Only the lines with "plen" in the entries below belong in the answer; please copy them.

Saved data entries:
• • •

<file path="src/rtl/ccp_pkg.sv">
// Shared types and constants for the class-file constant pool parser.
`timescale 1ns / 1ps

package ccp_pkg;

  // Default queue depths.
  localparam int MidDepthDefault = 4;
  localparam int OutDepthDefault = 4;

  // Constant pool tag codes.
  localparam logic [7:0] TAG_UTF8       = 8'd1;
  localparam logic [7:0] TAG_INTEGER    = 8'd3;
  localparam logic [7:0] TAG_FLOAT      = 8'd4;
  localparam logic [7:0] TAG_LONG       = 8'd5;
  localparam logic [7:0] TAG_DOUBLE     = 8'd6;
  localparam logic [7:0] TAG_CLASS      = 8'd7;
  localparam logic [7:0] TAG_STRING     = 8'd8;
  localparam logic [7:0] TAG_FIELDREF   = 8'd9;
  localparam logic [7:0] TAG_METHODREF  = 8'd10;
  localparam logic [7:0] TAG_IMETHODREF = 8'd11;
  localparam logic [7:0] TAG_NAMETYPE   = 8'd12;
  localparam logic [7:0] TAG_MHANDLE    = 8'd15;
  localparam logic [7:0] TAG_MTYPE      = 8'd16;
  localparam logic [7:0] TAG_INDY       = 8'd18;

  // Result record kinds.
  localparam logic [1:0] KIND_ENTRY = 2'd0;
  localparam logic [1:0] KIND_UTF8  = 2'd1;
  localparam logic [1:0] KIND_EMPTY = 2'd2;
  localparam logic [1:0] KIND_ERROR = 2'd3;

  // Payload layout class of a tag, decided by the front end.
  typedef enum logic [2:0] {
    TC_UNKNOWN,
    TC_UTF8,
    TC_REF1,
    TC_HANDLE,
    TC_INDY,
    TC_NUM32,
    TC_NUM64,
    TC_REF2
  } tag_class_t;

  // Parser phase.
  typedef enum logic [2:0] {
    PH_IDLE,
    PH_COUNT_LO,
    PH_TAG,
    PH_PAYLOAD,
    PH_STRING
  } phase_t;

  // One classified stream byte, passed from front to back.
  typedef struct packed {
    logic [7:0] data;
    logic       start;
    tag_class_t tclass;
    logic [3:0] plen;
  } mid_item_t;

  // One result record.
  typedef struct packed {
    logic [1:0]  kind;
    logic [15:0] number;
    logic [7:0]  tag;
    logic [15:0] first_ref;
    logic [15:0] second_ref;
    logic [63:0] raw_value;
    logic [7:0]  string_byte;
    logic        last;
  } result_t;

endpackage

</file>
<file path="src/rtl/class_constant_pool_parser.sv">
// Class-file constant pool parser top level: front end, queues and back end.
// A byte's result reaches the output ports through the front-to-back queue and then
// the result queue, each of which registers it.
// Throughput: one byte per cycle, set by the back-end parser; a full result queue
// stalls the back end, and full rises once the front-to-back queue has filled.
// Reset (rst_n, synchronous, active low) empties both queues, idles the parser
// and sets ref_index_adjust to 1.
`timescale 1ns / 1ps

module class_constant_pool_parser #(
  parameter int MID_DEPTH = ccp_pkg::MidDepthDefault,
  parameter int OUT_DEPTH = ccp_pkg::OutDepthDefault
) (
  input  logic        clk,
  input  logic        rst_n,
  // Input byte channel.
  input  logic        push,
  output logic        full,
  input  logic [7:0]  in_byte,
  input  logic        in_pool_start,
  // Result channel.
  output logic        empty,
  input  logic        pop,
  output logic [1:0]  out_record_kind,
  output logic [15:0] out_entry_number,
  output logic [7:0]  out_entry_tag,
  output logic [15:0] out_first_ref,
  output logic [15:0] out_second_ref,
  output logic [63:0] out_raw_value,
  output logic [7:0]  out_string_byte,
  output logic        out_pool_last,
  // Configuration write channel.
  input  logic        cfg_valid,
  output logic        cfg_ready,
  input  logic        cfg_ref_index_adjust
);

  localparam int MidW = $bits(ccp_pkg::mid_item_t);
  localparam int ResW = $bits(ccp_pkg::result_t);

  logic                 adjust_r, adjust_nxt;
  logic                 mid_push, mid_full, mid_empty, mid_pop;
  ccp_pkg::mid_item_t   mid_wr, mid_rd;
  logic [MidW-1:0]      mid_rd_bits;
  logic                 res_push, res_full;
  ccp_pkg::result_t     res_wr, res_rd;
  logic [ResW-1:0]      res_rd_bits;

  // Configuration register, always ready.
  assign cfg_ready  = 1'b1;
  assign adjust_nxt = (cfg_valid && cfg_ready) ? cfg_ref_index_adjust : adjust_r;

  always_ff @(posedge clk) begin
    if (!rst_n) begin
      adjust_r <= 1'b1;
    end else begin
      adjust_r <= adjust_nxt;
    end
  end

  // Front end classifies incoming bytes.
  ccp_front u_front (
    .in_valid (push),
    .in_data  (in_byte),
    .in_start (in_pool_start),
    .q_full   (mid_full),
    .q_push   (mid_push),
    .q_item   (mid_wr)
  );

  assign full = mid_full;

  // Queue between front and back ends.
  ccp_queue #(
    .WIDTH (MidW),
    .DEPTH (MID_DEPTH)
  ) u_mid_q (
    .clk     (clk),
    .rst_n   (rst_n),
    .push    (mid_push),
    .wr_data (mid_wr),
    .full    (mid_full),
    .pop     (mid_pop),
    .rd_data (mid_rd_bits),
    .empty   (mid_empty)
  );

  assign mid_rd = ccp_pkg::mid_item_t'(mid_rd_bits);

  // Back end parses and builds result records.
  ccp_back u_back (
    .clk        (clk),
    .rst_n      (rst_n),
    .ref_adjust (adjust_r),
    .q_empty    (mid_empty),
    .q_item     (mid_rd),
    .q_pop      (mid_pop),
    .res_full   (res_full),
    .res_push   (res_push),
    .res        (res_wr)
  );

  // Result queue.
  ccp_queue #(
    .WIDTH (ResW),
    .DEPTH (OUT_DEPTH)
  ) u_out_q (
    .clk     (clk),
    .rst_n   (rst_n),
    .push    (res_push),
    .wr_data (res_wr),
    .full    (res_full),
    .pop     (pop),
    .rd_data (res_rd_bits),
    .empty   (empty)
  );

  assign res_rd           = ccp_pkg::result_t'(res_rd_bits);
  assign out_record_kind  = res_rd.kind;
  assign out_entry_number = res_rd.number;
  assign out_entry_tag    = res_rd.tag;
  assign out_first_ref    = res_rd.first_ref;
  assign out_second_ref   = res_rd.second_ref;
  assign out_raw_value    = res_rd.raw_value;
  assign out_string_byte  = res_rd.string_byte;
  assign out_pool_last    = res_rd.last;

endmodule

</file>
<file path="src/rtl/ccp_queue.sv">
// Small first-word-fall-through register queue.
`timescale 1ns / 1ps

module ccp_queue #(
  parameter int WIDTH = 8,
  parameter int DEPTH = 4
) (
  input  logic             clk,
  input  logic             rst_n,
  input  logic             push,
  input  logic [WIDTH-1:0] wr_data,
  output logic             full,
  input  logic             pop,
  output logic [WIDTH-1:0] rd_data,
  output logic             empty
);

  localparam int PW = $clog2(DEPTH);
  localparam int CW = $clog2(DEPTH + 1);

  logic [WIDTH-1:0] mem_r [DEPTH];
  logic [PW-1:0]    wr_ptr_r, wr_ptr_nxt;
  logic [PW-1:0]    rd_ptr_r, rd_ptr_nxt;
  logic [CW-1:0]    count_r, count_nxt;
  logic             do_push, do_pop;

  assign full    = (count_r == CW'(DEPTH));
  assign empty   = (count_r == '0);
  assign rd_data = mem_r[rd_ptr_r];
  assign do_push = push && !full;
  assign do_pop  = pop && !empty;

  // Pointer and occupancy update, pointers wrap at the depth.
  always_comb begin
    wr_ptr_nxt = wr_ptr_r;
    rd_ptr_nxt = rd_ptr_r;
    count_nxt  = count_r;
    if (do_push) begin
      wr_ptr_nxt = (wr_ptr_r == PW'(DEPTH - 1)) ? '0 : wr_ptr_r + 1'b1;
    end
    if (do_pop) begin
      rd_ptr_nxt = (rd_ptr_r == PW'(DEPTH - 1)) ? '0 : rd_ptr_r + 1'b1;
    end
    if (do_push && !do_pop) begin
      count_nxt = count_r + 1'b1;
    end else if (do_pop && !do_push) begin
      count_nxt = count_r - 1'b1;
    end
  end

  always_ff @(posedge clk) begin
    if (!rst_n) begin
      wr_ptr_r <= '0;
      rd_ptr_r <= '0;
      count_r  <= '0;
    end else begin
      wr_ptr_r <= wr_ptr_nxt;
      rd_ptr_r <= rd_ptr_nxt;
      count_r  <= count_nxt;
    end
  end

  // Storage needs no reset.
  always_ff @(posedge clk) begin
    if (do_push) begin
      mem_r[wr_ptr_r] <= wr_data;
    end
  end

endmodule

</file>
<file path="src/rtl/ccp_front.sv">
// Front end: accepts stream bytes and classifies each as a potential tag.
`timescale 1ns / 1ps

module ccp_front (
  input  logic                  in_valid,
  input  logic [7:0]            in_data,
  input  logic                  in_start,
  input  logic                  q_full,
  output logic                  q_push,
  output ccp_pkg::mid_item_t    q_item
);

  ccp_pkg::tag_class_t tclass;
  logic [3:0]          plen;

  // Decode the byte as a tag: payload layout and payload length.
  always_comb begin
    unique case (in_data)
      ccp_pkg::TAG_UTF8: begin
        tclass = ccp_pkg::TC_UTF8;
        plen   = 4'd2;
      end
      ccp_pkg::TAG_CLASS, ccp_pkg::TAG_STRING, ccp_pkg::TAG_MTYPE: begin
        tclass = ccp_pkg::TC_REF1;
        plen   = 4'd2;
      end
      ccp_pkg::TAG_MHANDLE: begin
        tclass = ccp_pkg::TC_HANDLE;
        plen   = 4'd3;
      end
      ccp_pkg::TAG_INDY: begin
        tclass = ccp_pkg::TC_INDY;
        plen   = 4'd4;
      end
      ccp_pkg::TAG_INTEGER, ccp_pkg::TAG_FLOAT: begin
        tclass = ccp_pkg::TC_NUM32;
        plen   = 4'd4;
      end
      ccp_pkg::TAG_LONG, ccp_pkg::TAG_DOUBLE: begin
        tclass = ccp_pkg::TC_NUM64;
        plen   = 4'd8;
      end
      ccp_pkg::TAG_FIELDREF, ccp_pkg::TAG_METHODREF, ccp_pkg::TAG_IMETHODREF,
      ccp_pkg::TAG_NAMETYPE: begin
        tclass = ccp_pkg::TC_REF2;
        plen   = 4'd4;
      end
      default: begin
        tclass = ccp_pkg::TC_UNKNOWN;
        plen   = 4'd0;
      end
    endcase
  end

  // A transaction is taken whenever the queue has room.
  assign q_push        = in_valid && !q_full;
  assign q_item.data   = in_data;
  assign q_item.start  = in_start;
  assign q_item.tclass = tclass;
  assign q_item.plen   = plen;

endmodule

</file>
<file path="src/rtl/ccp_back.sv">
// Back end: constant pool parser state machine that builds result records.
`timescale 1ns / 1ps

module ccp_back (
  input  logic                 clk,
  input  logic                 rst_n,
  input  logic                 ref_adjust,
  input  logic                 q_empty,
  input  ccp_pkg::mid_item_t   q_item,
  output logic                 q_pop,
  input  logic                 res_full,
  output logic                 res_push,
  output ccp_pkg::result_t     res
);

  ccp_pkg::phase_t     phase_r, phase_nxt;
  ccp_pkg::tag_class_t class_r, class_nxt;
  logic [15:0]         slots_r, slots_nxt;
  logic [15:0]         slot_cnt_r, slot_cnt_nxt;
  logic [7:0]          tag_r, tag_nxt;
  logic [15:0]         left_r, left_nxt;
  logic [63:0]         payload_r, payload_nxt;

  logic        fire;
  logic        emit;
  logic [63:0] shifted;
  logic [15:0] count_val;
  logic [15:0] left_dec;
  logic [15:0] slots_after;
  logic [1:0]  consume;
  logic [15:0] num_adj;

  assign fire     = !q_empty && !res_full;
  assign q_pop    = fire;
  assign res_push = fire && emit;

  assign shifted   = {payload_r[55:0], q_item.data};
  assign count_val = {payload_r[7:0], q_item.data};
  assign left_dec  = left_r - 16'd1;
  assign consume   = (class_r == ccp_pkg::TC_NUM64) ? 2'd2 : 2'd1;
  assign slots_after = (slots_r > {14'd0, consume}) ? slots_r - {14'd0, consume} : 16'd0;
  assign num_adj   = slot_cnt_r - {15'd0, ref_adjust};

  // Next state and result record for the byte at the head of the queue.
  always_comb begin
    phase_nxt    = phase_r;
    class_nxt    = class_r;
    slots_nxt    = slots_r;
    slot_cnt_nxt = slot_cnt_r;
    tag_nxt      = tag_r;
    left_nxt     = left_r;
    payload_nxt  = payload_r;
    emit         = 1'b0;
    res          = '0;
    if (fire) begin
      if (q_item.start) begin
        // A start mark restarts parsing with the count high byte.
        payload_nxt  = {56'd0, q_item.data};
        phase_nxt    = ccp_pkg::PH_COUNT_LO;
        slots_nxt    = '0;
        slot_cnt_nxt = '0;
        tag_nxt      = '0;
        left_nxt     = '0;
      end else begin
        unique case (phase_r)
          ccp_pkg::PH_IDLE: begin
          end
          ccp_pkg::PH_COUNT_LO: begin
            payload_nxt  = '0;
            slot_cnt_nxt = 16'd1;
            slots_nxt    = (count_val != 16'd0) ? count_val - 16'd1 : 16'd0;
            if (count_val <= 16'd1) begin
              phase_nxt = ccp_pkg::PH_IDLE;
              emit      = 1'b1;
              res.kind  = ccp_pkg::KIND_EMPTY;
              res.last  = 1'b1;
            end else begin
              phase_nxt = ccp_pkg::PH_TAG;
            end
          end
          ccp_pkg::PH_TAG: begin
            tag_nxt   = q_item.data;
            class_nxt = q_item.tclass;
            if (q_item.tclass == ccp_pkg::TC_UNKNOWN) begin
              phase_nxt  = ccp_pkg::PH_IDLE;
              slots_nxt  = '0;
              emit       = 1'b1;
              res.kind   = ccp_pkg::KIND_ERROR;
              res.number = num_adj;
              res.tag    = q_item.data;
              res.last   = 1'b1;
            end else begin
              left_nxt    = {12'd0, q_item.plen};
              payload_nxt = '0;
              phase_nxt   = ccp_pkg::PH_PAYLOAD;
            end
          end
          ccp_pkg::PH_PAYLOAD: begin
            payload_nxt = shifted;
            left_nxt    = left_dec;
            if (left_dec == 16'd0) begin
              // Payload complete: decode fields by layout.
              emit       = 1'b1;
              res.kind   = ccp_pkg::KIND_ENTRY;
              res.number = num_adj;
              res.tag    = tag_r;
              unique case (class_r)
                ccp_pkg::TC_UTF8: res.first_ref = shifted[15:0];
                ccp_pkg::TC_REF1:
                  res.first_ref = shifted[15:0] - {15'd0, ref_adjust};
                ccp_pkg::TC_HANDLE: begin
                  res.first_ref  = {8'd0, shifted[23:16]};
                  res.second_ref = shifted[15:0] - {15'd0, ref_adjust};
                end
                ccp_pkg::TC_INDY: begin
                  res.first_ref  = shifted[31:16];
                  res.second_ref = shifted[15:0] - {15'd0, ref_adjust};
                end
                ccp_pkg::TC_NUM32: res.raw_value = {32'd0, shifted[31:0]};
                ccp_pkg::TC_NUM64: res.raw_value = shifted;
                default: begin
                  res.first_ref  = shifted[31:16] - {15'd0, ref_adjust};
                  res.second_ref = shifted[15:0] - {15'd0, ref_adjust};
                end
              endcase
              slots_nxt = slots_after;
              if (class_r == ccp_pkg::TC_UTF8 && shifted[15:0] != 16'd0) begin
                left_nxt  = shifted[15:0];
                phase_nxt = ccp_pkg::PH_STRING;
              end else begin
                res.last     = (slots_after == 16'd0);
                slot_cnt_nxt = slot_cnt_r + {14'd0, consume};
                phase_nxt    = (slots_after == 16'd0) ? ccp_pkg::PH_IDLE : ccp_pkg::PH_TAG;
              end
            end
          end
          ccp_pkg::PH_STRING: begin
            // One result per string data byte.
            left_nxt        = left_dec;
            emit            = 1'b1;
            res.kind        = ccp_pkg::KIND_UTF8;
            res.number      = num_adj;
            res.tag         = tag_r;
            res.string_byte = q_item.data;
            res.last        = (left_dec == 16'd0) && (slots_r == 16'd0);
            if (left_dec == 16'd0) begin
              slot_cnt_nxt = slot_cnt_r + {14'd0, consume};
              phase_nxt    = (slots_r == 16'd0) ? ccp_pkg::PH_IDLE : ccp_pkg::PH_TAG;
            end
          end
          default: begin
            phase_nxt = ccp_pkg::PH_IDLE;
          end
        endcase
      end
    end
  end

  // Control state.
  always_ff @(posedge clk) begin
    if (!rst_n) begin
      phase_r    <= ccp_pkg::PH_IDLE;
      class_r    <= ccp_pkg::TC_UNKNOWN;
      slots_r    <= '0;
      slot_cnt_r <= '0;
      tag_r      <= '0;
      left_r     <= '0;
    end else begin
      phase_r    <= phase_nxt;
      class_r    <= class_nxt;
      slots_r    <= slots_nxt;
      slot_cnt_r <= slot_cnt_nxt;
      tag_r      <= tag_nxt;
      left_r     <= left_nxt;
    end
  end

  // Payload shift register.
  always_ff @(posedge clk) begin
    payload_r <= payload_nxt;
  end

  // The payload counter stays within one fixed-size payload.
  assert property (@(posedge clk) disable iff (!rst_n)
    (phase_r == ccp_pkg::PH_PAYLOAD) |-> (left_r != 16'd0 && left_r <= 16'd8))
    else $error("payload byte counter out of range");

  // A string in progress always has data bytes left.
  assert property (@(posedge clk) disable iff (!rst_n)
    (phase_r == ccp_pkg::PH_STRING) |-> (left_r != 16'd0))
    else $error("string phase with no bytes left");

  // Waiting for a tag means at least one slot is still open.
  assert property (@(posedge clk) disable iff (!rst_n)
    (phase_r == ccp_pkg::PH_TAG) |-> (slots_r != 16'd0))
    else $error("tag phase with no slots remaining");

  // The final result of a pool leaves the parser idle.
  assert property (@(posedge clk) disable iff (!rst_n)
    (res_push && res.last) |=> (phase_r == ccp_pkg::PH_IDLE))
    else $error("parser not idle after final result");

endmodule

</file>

• • •

* Reply to the task:
    logic [3:0] plen;
  logic [3:0]          plen;
        plen   = 4'd2;
        plen   = 4'd2;
        plen   = 4'd3;
        plen   = 4'd4;
        plen   = 4'd4;
        plen   = 4'd8;
        plen   = 4'd4;
        plen   = 4'd0;
  assign q_item.plen   = plen;
              left_nxt    = {12'd0, q_item.plen};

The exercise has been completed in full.